In [1]:
from pyspark.sql import SparkSession, functions as fn
from pyspark.sql.types import *
from pyspark.sql.functions import *

In [2]:
spark = SparkSession.builder \
.master("local") \
.appName("array_example_df") \
.getOrCreate()

In [3]:
data = [
 ("James,,Smith",["Java","Scala","C++"],["Spark","Java"],"OH","CA"),
 ("Michael,Rose,",["Spark","Java","C++"],["Spark","Java"],"NY","NJ"),
 ("Robert,,Williams",["CSharp","VB"],["Spark","Python"],"UT","NV")
]

schema = StructType([ 
    StructField("name",StringType(),True), 
    StructField("languagesAtSchool",ArrayType(StringType()),True), 
    StructField("languagesAtWork",ArrayType(StringType()),True), 
    StructField("currentState", StringType(), True), 
    StructField("previousState", StringType(), True) 
  ])

In [4]:
df1 = spark.createDataFrame(data=data, schema=schema)

In [6]:
df1.select(df1.name,explode(df1.languagesAtSchool)).show()

+----------------+------+
|            name|   col|
+----------------+------+
|    James,,Smith|  Java|
|    James,,Smith| Scala|
|    James,,Smith|   C++|
|   Michael,Rose,| Spark|
|   Michael,Rose,|  Java|
|   Michael,Rose,|   C++|
|Robert,,Williams|CSharp|
|Robert,,Williams|    VB|
+----------------+------+



In [7]:
df1.createOrReplaceTempView("arrayExample")
spark.sql("select name, explode(languagesAtSchool) from arrayExample").show()

+----------------+------+
|            name|   col|
+----------------+------+
|    James,,Smith|  Java|
|    James,,Smith| Scala|
|    James,,Smith|   C++|
|   Michael,Rose,| Spark|
|   Michael,Rose,|  Java|
|   Michael,Rose,|   C++|
|Robert,,Williams|CSharp|
|Robert,,Williams|    VB|
+----------------+------+



In [10]:
df1.select(split(df1.name,',').alias("arrayName")).show()

+--------------------+
|           arrayName|
+--------------------+
|    [James, , Smith]|
|   [Michael, Rose, ]|
|[Robert, , Williams]|
+--------------------+



In [12]:
spark.sql("select split(name, ',') as arrayName from arrayExample").show()

+--------------------+
|           arrayName|
+--------------------+
|    [James, , Smith]|
|   [Michael, Rose, ]|
|[Robert, , Williams]|
+--------------------+



In [14]:
df1.select(df1.name,array(df1.currentState, df1.previousState).alias("state")).show()

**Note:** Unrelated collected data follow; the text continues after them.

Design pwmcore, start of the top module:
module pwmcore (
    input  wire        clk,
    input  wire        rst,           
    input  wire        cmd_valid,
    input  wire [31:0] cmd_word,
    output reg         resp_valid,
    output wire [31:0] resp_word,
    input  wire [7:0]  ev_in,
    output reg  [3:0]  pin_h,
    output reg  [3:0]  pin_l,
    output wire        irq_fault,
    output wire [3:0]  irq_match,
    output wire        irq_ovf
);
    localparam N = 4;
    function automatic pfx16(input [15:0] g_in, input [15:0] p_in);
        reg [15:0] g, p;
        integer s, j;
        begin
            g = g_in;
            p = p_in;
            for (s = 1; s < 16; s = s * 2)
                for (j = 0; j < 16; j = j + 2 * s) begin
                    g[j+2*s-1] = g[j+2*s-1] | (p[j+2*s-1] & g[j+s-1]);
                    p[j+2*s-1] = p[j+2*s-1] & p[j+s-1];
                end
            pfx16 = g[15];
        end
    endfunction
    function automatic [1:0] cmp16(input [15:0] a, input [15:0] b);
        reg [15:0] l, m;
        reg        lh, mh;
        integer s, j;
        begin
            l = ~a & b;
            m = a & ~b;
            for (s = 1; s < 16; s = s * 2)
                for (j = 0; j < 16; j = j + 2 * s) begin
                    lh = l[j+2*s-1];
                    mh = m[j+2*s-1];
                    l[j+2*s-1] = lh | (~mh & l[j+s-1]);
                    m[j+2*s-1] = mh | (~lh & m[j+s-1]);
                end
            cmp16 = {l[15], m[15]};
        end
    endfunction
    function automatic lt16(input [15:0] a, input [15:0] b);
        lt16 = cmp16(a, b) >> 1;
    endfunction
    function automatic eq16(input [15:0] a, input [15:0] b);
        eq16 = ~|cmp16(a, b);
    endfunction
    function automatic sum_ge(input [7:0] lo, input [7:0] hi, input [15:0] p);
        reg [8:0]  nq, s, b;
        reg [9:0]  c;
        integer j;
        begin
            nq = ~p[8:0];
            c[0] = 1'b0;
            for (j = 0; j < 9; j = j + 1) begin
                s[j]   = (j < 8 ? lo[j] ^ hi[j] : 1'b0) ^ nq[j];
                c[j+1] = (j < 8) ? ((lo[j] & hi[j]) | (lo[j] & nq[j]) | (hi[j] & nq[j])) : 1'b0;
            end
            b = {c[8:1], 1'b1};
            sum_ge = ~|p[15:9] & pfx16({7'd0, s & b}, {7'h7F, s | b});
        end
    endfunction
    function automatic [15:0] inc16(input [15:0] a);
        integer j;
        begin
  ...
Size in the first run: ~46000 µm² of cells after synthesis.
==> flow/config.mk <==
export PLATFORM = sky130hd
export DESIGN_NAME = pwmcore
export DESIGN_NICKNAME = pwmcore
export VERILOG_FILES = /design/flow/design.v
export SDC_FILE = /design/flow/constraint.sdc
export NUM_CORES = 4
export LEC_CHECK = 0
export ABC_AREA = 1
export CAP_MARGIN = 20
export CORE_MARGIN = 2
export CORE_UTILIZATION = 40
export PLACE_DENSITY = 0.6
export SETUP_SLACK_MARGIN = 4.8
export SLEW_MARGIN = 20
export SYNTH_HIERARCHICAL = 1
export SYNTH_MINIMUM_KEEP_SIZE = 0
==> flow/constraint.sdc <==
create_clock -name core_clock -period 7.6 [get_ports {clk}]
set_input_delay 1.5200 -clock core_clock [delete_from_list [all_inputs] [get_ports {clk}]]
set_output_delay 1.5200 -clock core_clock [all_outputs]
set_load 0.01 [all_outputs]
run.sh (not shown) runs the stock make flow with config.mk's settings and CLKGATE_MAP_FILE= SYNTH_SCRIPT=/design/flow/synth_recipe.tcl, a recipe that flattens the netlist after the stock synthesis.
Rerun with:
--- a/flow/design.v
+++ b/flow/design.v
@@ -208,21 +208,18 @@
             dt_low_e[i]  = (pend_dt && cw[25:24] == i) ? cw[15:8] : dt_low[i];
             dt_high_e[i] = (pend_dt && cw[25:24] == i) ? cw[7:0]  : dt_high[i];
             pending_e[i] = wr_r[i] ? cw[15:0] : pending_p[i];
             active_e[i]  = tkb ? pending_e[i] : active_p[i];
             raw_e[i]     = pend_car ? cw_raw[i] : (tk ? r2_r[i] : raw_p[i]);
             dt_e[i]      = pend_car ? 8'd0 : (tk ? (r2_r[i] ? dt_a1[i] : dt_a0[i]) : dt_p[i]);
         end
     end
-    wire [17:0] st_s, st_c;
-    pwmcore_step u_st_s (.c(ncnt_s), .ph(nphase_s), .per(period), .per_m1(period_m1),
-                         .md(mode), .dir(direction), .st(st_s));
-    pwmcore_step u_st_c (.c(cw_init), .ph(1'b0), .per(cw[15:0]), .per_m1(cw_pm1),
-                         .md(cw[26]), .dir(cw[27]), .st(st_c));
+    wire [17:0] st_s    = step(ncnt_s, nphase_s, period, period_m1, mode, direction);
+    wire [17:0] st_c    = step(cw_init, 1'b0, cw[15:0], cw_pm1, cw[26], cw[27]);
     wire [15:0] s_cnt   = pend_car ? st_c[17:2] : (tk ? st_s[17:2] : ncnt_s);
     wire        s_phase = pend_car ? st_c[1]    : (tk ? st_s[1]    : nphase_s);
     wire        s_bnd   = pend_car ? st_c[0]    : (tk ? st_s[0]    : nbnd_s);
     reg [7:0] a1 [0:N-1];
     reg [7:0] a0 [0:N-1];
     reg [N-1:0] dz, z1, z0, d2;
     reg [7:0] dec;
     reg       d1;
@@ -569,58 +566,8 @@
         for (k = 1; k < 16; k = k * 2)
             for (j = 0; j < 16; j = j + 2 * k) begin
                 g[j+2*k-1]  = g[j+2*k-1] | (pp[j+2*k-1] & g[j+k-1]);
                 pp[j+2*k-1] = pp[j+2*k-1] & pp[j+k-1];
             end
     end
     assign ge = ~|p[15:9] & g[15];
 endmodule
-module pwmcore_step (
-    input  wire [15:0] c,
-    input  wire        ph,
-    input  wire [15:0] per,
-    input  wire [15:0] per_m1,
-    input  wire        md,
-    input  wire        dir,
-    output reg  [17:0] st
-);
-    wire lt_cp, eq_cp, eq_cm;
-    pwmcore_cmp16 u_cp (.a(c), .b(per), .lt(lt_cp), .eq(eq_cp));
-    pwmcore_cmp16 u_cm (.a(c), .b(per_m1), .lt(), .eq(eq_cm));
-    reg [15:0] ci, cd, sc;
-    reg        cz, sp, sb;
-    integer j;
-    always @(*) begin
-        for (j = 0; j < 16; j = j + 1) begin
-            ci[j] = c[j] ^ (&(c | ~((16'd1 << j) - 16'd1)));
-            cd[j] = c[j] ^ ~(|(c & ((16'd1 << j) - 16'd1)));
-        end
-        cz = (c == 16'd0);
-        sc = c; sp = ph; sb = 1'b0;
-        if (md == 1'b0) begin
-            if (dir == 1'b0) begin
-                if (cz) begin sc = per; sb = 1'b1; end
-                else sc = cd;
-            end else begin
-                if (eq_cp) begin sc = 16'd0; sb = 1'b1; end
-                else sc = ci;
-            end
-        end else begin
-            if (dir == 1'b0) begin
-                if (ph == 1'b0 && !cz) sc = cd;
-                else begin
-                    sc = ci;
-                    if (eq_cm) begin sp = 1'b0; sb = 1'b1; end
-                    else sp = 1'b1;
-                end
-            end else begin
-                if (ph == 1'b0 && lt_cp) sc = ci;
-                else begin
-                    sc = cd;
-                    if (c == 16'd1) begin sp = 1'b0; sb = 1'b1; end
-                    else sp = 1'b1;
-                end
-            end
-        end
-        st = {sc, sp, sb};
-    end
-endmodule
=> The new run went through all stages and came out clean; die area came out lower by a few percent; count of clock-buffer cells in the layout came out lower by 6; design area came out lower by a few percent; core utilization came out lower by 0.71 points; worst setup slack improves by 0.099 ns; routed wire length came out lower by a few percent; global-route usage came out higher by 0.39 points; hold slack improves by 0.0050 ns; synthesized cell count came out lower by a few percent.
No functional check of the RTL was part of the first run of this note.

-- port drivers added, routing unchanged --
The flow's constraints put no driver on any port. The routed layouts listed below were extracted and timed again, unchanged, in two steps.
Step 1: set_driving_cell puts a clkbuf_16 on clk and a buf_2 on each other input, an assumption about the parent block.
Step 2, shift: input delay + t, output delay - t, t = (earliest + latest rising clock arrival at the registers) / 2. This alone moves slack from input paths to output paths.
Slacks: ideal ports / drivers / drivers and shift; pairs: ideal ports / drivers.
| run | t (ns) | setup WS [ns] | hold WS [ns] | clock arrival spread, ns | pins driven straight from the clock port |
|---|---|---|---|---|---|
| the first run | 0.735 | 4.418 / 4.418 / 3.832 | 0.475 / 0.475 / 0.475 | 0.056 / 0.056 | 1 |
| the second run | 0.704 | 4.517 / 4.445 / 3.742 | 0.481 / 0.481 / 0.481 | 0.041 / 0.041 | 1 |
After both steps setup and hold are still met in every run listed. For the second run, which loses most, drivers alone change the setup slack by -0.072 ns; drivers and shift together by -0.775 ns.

+----------------+--------+
|            name|   state|
+----------------+--------+
|    James,,Smith|[OH, CA]|
|   Michael,Rose,|[NY, NJ]|
|Robert,,Williams|[UT, NV]|
+----------------+--------+



In [15]:
spark.sql("select name, array(currentState,previousState) as state from arrayExample").show()

+----------------+--------+
|            name|   state|
+----------------+--------+
|    James,,Smith|[OH, CA]|
|   Michael,Rose,|[NY, NJ]|
|Robert,,Williams|[UT, NV]|
+----------------+--------+